Sloan Lab publish in Journal of Virology
The Sloan Lab of Infection Medicine have published a paper in collaboration with Professor Áine McKnight (Barts and The London School of Medicine) showing how HIV uses its Vpr countermeasure protein to overcome the host antiviral factor REAF/RPRD2 and aid infection.
The Human Immunodeficiency Virus type 1 (HIV-1) accessory protein Vpr enhances viral replication in both macrophages and in cycling T cells to a lesser extent. Virion packaged Vpr is released in target cells shortly after entry, suggesting its requirement in the early phase of infection. Previously, we described REAF (RNA-associated Early-stage Antiviral Factor, RPRD2), a constitutively expressed protein that potently restricts HIV replication at or during reverse transcription. Here, we show that a virus without intact vpr is more highly restricted by REAF and, using delivery by VLPs, that Vpr alone is sufficient for REAF degradation in primary macrophages. REAF is more highly expressed in macrophages than in cycling T cells and we detect, by co-immunoprecipitation assay, an interaction between Vpr protein and endogenous REAF. Vpr acts very quickly during the early phase of replication and induces the degradation of REAF within 30 minutes of viral entry. Using Vpr F34I and Q65R viral mutants, we show that nuclear localisation and interaction with cullin4A-DBB1 (DCAF1) E3 ubiquitin ligase is required for REAF degradation by Vpr. In response to infection, cells upregulate REAF levels. This response is curtailed in the presence of Vpr. These findings support the hypothesis that Vpr induces the degradation of a factor, REAF, which impedes HIV infection in macrophages.

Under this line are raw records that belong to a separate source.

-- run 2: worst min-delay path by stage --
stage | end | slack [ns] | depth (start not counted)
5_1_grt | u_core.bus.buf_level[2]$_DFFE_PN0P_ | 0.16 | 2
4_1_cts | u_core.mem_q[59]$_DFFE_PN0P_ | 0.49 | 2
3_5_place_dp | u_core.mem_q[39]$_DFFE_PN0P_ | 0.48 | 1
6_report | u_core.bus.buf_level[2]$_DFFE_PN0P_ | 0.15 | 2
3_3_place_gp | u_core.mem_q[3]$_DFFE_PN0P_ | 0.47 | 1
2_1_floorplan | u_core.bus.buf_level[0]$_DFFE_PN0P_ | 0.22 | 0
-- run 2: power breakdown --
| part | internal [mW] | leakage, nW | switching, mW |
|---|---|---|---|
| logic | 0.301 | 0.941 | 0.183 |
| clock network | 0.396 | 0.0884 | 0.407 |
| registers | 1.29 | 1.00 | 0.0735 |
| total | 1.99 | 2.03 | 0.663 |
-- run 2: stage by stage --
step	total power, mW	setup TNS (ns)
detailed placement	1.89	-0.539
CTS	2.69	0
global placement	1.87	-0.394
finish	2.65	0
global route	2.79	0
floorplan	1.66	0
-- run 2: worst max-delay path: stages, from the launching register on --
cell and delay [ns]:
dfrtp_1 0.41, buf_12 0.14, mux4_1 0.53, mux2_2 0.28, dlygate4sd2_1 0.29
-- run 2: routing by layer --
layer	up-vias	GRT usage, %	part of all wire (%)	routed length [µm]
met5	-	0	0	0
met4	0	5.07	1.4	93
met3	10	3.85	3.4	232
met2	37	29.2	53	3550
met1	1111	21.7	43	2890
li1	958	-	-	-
--- src/rtl/semi_auto_sequencer_if.sv ---
// Driver command / motor status bundle of the semi-auto sequencer.
//   master : front-end side (drives enable and the one-cycle command pulses)
//   slave  : sequencer side (drives motor controls, heading and queue status)
//   enable, turn_left, turn_right, go_straight, turn_back  master -> slave
//   move_forward, rotate, clockwise, cur[1:0], busy,
//   q_count[QW-1:0], cmd_drop                              slave -> master
interface semi_auto_sequencer_if #(
   parameter int unsigned DEPTH = 4
);
   localparam int unsigned QW = $clog2(DEPTH + 1);

   logic          enable;
   logic          turn_left;
   logic          turn_right;
   logic          go_straight;
   logic          turn_back;
   logic          move_forward;
   logic          rotate;
   logic          clockwise;
   logic [1:0]    cur;
   logic          busy;
   logic [QW-1:0] q_count;
   logic          cmd_drop;

   modport master (
      output enable, turn_left, turn_right, go_straight, turn_back,
      input  move_forward, rotate, clockwise, cur, busy, q_count, cmd_drop
   );

   modport slave (
      input  enable, turn_left, turn_right, go_straight, turn_back,
      output move_forward, rotate, clockwise, cur, busy, q_count, cmd_drop
   );
endinterface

For at least 30 years, it has been known that HIV-1 Vpr, a protein carried in the virion, is important for efficient infection of primary macrophages. Vpr is also a determinant of the pathogenic effects of HIV-1 in vivo. A number of cellular proteins that interact with Vpr have been identified. So far, it has not been possible to associate these proteins with altered viral replication in macrophages, or to explain why Vpr is carried in the virus particle. Here we show that Vpr mitigates the antiviral effects of REAF, a protein highly expressed in primary macrophages and one which inhibits virus replication early during reverse transcription. REAF is degraded by Vpr within 30 minutes of virus entry, in a manner dependent on the nuclear localization of Vpr and its interaction with the cell's protein degradation machinery.